[Recorded data]
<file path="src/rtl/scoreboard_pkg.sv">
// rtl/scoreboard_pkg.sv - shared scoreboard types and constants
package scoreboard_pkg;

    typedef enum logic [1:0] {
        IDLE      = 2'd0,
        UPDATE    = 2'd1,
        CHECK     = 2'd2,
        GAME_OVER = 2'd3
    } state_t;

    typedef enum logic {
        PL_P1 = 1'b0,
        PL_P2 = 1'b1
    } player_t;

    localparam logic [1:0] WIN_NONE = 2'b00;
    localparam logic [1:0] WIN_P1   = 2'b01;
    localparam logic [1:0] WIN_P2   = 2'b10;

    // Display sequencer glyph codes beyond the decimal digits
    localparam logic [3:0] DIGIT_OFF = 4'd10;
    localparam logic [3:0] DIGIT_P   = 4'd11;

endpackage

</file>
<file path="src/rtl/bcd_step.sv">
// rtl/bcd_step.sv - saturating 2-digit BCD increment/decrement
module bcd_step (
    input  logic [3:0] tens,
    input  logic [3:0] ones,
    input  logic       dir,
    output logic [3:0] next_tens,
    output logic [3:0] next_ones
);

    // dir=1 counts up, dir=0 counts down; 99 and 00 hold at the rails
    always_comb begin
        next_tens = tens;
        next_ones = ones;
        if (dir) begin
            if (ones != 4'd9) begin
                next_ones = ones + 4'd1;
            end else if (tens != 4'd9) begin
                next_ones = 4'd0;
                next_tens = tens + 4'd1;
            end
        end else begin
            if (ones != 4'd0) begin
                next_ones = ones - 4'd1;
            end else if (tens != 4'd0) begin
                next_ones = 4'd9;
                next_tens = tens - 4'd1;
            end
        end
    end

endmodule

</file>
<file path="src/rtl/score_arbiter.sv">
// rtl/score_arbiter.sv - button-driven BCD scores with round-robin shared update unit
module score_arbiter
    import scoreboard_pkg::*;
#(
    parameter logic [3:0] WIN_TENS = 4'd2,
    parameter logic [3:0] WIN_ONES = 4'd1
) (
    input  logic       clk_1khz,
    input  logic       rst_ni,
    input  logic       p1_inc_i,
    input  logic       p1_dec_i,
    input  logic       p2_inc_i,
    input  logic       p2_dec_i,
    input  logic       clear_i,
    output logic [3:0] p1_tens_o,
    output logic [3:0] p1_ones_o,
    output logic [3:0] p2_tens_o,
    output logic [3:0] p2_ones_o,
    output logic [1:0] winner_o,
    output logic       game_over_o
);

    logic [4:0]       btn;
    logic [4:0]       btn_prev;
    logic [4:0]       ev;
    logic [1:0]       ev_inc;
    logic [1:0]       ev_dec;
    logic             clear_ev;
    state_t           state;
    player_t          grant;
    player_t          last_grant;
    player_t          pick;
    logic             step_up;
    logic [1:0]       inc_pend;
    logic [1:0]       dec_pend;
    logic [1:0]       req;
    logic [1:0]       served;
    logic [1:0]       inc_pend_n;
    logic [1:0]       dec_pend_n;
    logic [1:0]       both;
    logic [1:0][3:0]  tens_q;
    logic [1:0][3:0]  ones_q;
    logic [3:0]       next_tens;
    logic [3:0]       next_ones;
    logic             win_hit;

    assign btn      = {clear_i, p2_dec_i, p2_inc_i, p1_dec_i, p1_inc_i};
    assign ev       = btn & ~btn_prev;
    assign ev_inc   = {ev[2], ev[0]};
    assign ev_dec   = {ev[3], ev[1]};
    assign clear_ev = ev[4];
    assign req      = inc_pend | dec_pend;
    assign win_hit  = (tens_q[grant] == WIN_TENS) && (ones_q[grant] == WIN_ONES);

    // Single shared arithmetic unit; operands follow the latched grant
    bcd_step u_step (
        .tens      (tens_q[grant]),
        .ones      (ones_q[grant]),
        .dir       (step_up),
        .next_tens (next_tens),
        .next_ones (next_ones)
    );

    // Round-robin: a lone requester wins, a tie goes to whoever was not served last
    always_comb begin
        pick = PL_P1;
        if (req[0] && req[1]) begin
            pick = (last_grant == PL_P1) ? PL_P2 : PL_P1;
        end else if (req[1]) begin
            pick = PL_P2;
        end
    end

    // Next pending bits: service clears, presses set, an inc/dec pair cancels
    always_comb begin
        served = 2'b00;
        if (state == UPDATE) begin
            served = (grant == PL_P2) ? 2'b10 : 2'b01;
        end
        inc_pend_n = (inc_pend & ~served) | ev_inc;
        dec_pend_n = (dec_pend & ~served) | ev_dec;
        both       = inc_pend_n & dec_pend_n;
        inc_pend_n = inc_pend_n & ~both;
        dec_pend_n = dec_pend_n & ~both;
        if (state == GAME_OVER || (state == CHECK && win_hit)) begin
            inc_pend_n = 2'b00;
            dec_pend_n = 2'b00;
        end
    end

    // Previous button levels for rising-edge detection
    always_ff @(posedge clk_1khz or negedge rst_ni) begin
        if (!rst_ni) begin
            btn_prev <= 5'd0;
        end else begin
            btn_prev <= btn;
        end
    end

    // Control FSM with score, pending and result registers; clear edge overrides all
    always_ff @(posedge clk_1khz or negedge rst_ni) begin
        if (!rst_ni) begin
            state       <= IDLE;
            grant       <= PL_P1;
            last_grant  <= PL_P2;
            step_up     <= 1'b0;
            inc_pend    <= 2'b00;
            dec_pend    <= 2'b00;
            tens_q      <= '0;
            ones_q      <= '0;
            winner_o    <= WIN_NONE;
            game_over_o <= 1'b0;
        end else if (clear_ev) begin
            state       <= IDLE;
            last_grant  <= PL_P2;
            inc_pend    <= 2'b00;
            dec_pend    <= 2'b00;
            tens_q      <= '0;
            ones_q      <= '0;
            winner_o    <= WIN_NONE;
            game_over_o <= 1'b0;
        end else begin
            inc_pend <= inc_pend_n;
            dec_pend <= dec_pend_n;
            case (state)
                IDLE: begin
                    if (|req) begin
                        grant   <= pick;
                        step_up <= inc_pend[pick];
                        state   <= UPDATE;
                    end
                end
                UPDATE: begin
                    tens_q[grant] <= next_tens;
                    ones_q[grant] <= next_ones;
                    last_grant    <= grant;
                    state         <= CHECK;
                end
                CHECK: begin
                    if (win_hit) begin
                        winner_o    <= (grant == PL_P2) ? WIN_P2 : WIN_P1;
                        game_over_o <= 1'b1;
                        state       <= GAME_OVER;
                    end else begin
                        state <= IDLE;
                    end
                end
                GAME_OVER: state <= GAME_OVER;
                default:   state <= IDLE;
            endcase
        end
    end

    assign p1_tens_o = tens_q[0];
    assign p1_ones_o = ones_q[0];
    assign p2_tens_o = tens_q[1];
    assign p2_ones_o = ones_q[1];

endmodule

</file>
==
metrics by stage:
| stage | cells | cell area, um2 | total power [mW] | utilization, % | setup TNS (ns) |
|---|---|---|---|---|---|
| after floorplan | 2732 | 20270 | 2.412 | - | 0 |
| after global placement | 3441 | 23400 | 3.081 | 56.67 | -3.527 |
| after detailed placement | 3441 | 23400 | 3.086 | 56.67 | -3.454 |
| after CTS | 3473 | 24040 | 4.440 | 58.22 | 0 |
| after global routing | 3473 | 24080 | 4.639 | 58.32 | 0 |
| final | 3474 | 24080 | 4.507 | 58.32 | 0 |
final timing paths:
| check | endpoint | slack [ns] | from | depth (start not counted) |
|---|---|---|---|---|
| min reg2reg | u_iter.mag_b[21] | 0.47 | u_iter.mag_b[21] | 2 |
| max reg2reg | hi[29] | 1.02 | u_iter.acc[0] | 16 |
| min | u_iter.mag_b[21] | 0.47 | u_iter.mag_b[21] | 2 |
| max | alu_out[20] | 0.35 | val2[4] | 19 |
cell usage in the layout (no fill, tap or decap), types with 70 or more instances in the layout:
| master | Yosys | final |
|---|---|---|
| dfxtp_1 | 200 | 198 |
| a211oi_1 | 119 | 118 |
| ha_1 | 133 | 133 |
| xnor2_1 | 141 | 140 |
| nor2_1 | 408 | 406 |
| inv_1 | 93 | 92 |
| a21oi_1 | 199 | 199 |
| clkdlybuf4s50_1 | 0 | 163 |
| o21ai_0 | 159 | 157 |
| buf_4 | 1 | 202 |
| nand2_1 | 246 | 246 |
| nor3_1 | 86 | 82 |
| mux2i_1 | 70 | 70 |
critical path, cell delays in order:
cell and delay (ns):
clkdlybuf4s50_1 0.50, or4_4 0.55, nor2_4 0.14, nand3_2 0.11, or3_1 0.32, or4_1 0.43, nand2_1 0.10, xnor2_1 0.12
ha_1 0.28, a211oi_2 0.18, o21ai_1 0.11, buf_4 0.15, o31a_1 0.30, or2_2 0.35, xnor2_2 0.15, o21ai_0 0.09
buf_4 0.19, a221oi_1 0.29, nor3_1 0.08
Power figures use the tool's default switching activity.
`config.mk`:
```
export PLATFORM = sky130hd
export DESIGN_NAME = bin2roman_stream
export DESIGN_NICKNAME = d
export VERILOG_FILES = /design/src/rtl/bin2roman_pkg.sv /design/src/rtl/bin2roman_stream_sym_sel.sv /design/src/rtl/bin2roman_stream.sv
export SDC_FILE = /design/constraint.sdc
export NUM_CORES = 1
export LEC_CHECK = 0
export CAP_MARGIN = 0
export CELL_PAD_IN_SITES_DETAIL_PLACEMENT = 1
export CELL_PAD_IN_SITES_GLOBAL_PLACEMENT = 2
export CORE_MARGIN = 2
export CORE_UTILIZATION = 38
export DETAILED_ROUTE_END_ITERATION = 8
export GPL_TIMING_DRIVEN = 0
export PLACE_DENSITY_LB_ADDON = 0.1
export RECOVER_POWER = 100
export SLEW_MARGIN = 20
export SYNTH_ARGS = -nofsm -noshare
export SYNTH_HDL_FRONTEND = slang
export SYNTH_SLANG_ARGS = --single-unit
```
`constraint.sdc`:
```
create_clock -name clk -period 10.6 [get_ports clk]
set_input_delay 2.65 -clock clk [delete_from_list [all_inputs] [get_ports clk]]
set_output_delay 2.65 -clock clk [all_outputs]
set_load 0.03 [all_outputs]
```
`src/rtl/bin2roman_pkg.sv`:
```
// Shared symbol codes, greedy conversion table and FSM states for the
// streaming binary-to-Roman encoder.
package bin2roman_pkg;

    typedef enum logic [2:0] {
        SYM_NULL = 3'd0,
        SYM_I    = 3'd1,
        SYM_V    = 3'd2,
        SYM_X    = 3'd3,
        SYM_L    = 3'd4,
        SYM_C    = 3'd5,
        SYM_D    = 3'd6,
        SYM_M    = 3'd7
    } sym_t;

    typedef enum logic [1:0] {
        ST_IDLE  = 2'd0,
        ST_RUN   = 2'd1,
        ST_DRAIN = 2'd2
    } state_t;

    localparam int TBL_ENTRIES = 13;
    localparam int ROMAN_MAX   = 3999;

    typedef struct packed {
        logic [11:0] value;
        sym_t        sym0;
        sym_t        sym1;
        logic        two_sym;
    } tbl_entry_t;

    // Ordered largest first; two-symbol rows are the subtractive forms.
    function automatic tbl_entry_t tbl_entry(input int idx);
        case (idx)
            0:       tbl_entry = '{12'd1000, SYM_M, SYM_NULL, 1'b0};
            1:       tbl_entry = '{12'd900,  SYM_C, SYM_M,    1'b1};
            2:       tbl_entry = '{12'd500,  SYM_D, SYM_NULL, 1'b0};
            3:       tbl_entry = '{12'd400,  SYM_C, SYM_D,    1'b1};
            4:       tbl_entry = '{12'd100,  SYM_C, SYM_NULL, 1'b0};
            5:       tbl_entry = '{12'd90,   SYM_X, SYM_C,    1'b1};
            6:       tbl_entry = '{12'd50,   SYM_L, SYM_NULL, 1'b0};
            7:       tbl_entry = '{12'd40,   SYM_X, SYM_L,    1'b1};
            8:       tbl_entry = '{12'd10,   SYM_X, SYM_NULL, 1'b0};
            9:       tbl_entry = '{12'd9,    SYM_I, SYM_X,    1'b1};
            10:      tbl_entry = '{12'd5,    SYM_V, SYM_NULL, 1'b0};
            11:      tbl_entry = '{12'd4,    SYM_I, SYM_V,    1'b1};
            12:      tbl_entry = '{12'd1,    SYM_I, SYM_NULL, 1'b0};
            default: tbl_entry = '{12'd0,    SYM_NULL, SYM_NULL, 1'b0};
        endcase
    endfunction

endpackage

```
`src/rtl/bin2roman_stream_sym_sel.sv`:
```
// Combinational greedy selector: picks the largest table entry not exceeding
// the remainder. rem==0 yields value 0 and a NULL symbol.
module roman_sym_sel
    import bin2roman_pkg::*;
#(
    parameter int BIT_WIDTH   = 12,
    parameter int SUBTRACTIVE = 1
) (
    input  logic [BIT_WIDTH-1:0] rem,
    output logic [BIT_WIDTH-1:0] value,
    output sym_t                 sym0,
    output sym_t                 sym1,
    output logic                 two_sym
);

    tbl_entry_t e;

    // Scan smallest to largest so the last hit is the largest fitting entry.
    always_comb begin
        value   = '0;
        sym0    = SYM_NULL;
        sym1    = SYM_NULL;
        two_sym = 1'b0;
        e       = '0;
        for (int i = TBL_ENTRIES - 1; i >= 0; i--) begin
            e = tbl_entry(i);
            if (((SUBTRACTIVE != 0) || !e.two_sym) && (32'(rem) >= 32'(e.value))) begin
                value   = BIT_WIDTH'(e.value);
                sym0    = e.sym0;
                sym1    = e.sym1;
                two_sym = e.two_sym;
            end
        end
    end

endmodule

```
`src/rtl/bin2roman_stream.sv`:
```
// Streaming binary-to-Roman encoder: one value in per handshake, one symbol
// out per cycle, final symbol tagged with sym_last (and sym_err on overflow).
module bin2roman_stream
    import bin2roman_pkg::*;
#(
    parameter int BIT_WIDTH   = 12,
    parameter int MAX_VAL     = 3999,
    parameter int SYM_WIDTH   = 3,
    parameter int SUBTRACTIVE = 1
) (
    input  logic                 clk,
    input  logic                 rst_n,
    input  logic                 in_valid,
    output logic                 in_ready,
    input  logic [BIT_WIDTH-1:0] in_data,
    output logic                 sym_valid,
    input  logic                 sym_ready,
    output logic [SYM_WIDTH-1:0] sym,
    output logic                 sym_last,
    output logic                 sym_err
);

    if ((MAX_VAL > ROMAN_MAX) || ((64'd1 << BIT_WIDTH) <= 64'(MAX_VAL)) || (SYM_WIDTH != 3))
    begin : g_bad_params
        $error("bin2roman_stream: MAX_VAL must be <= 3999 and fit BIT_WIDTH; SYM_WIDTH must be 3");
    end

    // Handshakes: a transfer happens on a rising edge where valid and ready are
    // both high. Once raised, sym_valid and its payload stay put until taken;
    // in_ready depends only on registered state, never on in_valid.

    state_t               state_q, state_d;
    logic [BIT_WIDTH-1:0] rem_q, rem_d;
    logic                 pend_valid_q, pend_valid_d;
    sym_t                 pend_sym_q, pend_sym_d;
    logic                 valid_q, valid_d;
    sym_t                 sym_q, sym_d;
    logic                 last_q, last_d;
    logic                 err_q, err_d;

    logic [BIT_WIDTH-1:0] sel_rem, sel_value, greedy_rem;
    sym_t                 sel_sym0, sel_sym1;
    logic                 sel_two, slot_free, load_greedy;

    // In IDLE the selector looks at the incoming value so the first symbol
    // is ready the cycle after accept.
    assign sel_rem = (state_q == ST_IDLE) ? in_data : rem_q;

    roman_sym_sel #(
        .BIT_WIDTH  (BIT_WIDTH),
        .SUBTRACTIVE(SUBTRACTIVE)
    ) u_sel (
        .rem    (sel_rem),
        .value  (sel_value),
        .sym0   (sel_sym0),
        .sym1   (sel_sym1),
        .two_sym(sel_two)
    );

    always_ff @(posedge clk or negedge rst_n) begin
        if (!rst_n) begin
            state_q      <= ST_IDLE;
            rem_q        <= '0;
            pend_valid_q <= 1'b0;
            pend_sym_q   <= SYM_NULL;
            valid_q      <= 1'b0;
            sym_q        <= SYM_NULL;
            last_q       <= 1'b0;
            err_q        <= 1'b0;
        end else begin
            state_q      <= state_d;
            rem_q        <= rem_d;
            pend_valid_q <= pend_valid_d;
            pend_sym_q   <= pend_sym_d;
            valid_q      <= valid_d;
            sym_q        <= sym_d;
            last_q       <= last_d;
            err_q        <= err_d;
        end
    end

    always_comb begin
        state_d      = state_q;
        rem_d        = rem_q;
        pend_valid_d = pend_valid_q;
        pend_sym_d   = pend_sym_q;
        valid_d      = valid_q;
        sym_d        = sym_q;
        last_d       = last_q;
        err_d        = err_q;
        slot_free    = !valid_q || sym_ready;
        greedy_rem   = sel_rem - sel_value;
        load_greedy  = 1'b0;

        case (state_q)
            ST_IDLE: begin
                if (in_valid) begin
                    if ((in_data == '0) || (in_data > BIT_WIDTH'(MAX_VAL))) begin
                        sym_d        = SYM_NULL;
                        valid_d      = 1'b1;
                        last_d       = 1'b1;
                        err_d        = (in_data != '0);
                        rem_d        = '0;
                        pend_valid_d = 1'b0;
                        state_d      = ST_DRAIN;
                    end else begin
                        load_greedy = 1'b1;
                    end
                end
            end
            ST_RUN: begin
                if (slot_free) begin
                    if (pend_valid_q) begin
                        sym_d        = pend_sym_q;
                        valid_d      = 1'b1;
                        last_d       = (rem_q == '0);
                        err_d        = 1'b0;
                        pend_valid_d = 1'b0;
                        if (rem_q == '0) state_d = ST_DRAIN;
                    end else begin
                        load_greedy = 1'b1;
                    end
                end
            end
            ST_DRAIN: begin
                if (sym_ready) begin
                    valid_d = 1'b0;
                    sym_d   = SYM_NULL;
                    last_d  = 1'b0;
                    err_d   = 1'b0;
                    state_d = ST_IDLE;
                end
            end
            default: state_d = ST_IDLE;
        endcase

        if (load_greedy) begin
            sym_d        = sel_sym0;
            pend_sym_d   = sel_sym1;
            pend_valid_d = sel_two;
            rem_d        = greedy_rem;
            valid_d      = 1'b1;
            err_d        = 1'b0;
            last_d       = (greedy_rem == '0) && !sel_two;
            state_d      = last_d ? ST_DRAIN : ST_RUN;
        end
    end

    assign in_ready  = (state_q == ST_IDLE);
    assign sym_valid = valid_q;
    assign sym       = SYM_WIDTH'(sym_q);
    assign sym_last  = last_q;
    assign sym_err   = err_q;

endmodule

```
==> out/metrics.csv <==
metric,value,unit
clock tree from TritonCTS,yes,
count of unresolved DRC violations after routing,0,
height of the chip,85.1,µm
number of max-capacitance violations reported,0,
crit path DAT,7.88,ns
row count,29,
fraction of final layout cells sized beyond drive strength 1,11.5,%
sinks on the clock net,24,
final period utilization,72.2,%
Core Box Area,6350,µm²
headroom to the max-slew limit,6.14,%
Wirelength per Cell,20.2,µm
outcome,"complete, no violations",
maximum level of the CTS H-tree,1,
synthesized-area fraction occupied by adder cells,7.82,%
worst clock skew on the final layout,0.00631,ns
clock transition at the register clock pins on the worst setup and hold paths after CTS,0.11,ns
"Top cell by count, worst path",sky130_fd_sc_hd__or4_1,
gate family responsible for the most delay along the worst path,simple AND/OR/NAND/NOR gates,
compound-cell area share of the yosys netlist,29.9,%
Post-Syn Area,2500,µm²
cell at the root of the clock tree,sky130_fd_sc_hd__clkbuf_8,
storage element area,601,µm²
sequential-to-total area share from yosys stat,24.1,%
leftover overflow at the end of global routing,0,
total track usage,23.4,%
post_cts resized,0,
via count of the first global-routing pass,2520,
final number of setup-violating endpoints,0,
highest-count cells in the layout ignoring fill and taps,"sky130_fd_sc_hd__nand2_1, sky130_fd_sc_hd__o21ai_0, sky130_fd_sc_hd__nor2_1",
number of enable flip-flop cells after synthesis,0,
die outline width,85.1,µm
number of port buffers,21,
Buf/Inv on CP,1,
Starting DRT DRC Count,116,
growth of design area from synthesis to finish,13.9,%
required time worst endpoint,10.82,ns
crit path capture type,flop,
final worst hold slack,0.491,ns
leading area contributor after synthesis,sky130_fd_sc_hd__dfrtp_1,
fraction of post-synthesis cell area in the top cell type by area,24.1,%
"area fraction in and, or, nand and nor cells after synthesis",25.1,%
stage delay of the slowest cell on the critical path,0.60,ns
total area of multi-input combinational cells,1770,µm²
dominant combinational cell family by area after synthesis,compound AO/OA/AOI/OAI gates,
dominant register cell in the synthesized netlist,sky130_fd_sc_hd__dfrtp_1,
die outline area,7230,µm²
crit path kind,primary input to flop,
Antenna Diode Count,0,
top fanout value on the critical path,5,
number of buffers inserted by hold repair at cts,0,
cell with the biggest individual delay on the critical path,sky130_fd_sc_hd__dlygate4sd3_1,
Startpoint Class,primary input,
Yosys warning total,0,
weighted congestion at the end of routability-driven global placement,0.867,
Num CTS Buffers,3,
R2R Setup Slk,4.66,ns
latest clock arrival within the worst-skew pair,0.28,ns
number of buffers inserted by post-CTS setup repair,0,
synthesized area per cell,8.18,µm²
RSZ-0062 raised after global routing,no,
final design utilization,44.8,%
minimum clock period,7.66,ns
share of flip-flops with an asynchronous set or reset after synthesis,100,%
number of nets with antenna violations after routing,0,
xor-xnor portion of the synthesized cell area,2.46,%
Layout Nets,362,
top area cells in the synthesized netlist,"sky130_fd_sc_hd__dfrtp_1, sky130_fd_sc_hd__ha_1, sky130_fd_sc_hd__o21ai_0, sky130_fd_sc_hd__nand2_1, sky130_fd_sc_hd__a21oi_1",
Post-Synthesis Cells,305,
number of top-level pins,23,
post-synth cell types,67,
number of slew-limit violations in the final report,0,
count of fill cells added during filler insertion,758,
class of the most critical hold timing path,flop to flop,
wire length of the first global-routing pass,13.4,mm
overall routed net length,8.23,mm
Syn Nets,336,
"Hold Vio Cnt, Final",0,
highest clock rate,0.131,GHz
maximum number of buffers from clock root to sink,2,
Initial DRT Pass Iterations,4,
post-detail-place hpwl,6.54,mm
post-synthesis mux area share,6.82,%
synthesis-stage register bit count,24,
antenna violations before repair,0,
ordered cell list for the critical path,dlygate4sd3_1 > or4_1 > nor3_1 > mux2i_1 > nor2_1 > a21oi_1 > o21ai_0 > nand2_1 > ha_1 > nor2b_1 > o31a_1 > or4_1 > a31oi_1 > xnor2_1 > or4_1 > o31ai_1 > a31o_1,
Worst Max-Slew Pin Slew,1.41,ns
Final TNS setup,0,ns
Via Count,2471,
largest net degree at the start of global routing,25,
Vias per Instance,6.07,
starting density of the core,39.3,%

**PROBLEM STATEMENT**. Set down, exactly as they appear above, all lines from the one that has "200 | 198 |" down to the one that has "nor3_1 | 86 | 82 |", including those two and no others.

**WORKED SOLUTION**.
| dfxtp_1 | 200 | 198 |
| a211oi_1 | 119 | 118 |
| ha_1 | 133 | 133 |
| xnor2_1 | 141 | 140 |
| nor2_1 | 408 | 406 |
| inv_1 | 93 | 92 |
| a21oi_1 | 199 | 199 |
| clkdlybuf4s50_1 | 0 | 163 |
| o21ai_0 | 159 | 157 |
| buf_4 | 1 | 202 |
| nand2_1 | 246 | 246 |
| nor3_1 | 86 | 82 |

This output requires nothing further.